PHŒBE'S DIARY

September 15.

I'm in Philadelphia—really, truly! Phœbe Metz, late of a gray farmhouse in Lancaster County, is sitting in a beautiful room of the Lee residence, Philadelphia.

What a lot of things I have to write in you, diary! I can scarcely find the beginning. Before I left home I thought about keeping a diary, how entertaining it would be to sit down when I'm old and gray and read the accounts of my first winter in the city. So I went to Greenwald and bought the fattest note-book I could find and I'm going to write in you all of my joys—let's hope there won't be any sorrows—and all of my pleasures and all about my impressions of places and people in this great, wonderful City of Brotherly Love. Of course, I'll write letters home and to David and Mother Bab and some of the girls, but there are so many things one can't tell others yet likes to remember. So you'll have to be my safety valve, confidant and confessor.

When I left the train at Philadelphia I was bewildered and confused. Such crowds I never saw, not even in Lancaster. Seemed like everybody in the city was coming from a train or running to one. I was glad to see Miss Lee. She's the dearest person! I love her as much as I did when I went to her school on the hill. I'm as tall as she is now. She dresses beautifully. I thought my blue serge suit was lovely but her clothes are—well, I suppose you'd call them creations. I'm so glad I'm going to be near her all winter and can copy from her.

As I came through the gates at the depot she caught me and kissed me. I thought she was alone, but a moment later she turned to a tall man and introduced him, her cousin, Royal Lee, the musician. If Aunt Maria could see him she'd warn me again, as she did repeatedly, not to "leave that fiddlin' man get too friendly." He's handsome. I never before met a man like him. His magnetic smile, his low voice attracted me right away.

After he piloted us through the crowded depot and into a taxicab Miss Lee began to ask me questions about Greenwald and the people she knows there. I felt rather timid, for I was conscious of the appraising eyes of her cousin. He didn't stare at me, yet every time I glanced at him his eyes were searching my face. Does he think me very countrified, I wonder? I do have the red cheeks country girls are always credited with, but I'm glad I'm not "buxom." I'd hate to be fat!

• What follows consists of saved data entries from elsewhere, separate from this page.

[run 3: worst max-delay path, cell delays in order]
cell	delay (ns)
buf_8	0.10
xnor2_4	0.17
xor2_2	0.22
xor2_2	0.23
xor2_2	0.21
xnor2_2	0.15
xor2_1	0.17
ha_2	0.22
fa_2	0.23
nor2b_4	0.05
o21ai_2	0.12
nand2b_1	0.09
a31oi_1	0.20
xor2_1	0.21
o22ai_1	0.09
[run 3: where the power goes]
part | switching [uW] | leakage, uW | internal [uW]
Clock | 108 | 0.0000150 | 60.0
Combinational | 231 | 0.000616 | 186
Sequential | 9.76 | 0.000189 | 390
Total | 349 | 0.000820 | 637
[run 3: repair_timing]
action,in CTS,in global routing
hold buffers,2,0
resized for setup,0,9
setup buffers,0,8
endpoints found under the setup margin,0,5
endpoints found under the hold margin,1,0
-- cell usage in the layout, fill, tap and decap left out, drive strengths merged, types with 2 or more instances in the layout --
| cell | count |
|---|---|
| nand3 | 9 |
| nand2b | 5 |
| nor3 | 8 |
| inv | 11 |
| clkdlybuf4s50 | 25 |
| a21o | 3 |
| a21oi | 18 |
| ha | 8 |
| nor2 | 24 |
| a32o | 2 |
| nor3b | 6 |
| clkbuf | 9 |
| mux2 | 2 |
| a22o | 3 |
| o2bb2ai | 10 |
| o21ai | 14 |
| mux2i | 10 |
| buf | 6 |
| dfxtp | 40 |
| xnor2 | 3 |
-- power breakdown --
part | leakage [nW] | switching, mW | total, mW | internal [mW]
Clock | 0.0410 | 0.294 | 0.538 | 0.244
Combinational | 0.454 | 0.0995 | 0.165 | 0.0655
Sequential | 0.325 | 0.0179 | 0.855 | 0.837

I wish I could describe Royal Lee. He's just as I pictured him, only more so. He has the lean, æsthetic face of the musician, the sensitive nostrils and thin lips denoting acute temperament. His eyes are gray.

As we rode through the streets of the city Miss Lee told me her mother would have me stay with them until we can find a suitable boarding place. To-morrow we're going in search of one.

Taxicabs travel pretty fast. We skirted past curbs so that I almost held my breath and shot past trucks and other cars till I thought we'd surely land in the street. But we escaped safely and soon stopped at the Lee residence, a big, imposing brownstone house. It looks bare outside, no yard, no flowers. But inside it's a lovely place, so inviting and attractive that I'd like to settle down for life in it.